(TASK DESCRIPTION):
Copy the entries exactly, through the "min in group" line.

(SOURCE MATERIAL):
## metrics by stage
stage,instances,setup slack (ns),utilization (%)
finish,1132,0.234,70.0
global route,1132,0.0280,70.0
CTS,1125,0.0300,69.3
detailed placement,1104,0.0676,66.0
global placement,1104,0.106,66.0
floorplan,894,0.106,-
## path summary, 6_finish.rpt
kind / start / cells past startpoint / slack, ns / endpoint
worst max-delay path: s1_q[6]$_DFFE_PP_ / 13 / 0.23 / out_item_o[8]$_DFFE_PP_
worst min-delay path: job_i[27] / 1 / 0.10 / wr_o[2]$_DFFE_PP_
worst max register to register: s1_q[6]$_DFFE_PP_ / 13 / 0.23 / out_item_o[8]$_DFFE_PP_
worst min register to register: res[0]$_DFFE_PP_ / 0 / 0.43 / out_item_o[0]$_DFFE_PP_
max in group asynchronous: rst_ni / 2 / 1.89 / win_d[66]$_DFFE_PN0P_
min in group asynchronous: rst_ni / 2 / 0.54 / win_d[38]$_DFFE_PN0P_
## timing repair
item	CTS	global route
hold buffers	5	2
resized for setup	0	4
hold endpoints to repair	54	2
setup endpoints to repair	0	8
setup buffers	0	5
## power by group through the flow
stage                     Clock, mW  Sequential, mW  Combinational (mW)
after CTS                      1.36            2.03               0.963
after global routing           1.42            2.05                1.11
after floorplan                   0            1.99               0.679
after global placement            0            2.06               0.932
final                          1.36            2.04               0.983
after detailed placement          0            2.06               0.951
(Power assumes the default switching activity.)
`src/hdl/epnf_pkg.sv`:
```
package epnf_pkg;

  localparam int MAX_WIDTH   = 1024;
  localparam int MAX_HEIGHT  = 512;
  localparam int PIXEL_BITS  = 8;

  // Fixed widths of the frame size registers
  localparam int WIDTH_BITS  = 11;
  localparam int HEIGHT_BITS = 10;
  localparam int CFG_BITS    = WIDTH_BITS;
  localparam int CFG_IDX_BITS = 1;

  localparam int WIDTH_RESET  = 256;
  localparam int HEIGHT_RESET = 256;

  localparam int COL_BITS = $clog2(MAX_WIDTH);
  // input row runs up to height + 1 while draining
  localparam int ROW_BITS = $clog2(MAX_HEIGHT + 2);

  typedef enum logic [CFG_IDX_BITS-1:0] {
    CFG_FRAME_WIDTH  = 1'b0,
    CFG_FRAME_HEIGHT = 1'b1
  } cfg_reg_e;

  typedef logic [PIXEL_BITS-1:0] pix_t;
  // index 0 = upper row, 1 = middle row, 2 = lower row
  typedef pix_t [2:0] col_t;

  typedef struct packed {
    pix_t pixel_in;
    logic flush;
  } in_item_t;

  typedef struct packed {
    pix_t pixel_out;
    logic was_filled;
    logic last_of_frame;
  } out_item_t;

  // One accepted item as it enters the window stage
  typedef struct packed {
    pix_t                pix;
    logic [COL_BITS-1:0] col;
    logic                wr;
    logic                out;
    logic                last;
    logic                top_ok;
    logic                bot_ok;
    logic                left_ok;
    logic                right_ok;
    pix_t                empty;
  } job_t;

  typedef struct packed {
    logic                en;
    logic [COL_BITS-1:0] addr;
    pix_t                upper;
    pix_t                middle;
  } lb_wr_t;

  typedef struct packed {
    pix_t upper;
    pix_t middle;
  } lb_rd_t;

  typedef struct packed {
    logic s1_ready;
    logic s1_go;
  } fill_stat_t;

endpackage

```
`src/hdl/epnf_ctrl.sv`:
```
module epnf_ctrl (
  input  logic                                clk_i,
  input  logic                                rst_ni,
  input  logic                                cfg_we_i,
  input  logic [epnf_pkg::CFG_IDX_BITS-1:0]   cfg_idx_i,
  input  logic [epnf_pkg::CFG_BITS-1:0]       cfg_wdata_i,
  input  logic                                accept_i,
  input  epnf_pkg::in_item_t                  item_i,
  output epnf_pkg::job_t                      job_o,
  output logic                                job_valid_o
);

  localparam int WB = epnf_pkg::WIDTH_BITS;
  localparam int HB = epnf_pkg::HEIGHT_BITS;
  localparam int CB = epnf_pkg::COL_BITS;
  localparam int RB = epnf_pkg::ROW_BITS;

  logic [WB-1:0] frame_width_q;
  logic [HB-1:0] frame_height_q;
  logic [WB-1:0] act_w_q;
  logic [HB-1:0] act_h_q;
  epnf_pkg::pix_t empty_q;
  logic [CB-1:0] in_col_q, in_col_d, out_col_q, out_col_d;
  logic [RB-1:0] in_row_q, in_row_d, out_row_q, out_row_d;

  logic [WB-1:0] clamp_w, eff_w, in_col_inc, out_col_inc;
  logic [HB-1:0] clamp_h, eff_h;
  logic [RB:0]   out_row_inc;
  logic          start, in_frame, ignore, produce, last;

  always_comb begin
    if (frame_width_q == '0) clamp_w = WB'(1);
    else if (frame_width_q > WB'(epnf_pkg::MAX_WIDTH)) clamp_w = WB'(epnf_pkg::MAX_WIDTH);
    else clamp_w = frame_width_q;
    if (frame_height_q == '0) clamp_h = HB'(1);
    else if (frame_height_q > HB'(epnf_pkg::MAX_HEIGHT)) clamp_h = HB'(epnf_pkg::MAX_HEIGHT);
    else clamp_h = frame_height_q;
  end

  // Frame size is sampled with the first pixel of a frame
  assign start = (in_col_q == '0) && (in_row_q == '0) && (out_col_q == '0) && (out_row_q == '0);
  assign eff_w = start ? clamp_w : act_w_q;
  assign eff_h = start ? clamp_h : act_h_q;

  assign in_frame = RB'(in_row_q) < RB'(eff_h);
  assign ignore   = item_i.flush && in_frame;
  // linear input index has reached width + 1
  assign produce  = (in_row_q >= RB'(2)) || ((in_row_q == RB'(1)) && (in_col_q != '0));
  assign last     = (RB'(out_row_q) == RB'(eff_h - HB'(1))) &&
                    (WB'(out_col_q) == eff_w - WB'(1));

  assign in_col_inc  = WB'(in_col_q) + WB'(1);
  assign out_col_inc = WB'(out_col_q) + WB'(1);
  assign out_row_inc = (RB + 1)'(out_row_q) + (RB + 1)'(1);

  always_comb begin
    in_col_d  = in_col_q;
    in_row_d  = in_row_q;
    out_col_d = out_col_q;
    out_row_d = out_row_q;
    if (produce && last) begin
      in_col_d  = '0;
      in_row_d  = '0;
      out_col_d = '0;
      out_row_d = '0;
    end else begin
      if (in_col_inc >= eff_w) begin
        in_col_d = '0;
        in_row_d = in_row_q + RB'(1);
      end else begin
        in_col_d = in_col_inc[CB-1:0];
      end
      if (produce) begin
        if (out_col_inc >= eff_w) begin
          out_col_d = '0;
          out_row_d = out_row_q + RB'(1);
        end else begin
          out_col_d = out_col_inc[CB-1:0];
        end
      end
    end
  end

  always_ff @(posedge clk_i or negedge rst_ni) begin
    if (!rst_ni) begin
      frame_width_q  <= WB'(epnf_pkg::WIDTH_RESET);
      frame_height_q <= HB'(epnf_pkg::HEIGHT_RESET);
      act_w_q        <= WB'(1);
      act_h_q        <= HB'(1);
      empty_q        <= '0;
      in_col_q       <= '0;
      in_row_q       <= '0;
      out_col_q      <= '0;
      out_row_q      <= '0;
    end else begin
      if (cfg_we_i) begin
        unique case (epnf_pkg::cfg_reg_e'(cfg_idx_i))
          epnf_pkg::CFG_FRAME_WIDTH:  frame_width_q  <= cfg_wdata_i[WB-1:0];
          epnf_pkg::CFG_FRAME_HEIGHT: frame_height_q <= cfg_wdata_i[HB-1:0];
          default: ;
        endcase
      end
      if (accept_i && !ignore) begin
        if (start) begin
          act_w_q <= clamp_w;
          act_h_q <= clamp_h;
          empty_q <= item_i.pixel_in;
        end
        in_col_q  <= in_col_d;
        in_row_q  <= in_row_d;
        out_col_q <= out_col_d;
        out_row_q <= out_row_d;
      end
    end
  end

  assign job_valid_o    = !ignore;
  assign job_o.pix      = item_i.pixel_in;
  assign job_o.col      = in_col_q;
  assign job_o.wr       = in_frame;
  assign job_o.out      = produce;
  assign job_o.last     = last;
  assign job_o.top_ok   = out_row_q != '0;
  assign job_o.bot_ok   = out_row_inc < (RB + 1)'(eff_h);
  assign job_o.left_ok  = out_col_q != '0;
  assign job_o.right_ok = out_col_inc < eff_w;
  assign job_o.empty    = start ? item_i.pixel_in : empty_q;

endmodule

```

(EXPECTED ANSWER):
## metrics by stage
stage,instances,setup slack (ns),utilization (%)
finish,1132,0.234,70.0
global route,1132,0.0280,70.0
CTS,1125,0.0300,69.3
detailed placement,1104,0.0676,66.0
global placement,1104,0.106,66.0
floorplan,894,0.106,-
## path summary, 6_finish.rpt
kind / start / cells past startpoint / slack, ns / endpoint
worst max-delay path: s1_q[6]$_DFFE_PP_ / 13 / 0.23 / out_item_o[8]$_DFFE_PP_
worst min-delay path: job_i[27] / 1 / 0.10 / wr_o[2]$_DFFE_PP_
worst max register to register: s1_q[6]$_DFFE_PP_ / 13 / 0.23 / out_item_o[8]$_DFFE_PP_
worst min register to register: res[0]$_DFFE_PP_ / 0 / 0.43 / out_item_o[0]$_DFFE_PP_
max in group asynchronous: rst_ni / 2 / 1.89 / win_d[66]$_DFFE_PN0P_
min in group asynchronous: rst_ni / 2 / 0.54 / win_d[38]$_DFFE_PN0P_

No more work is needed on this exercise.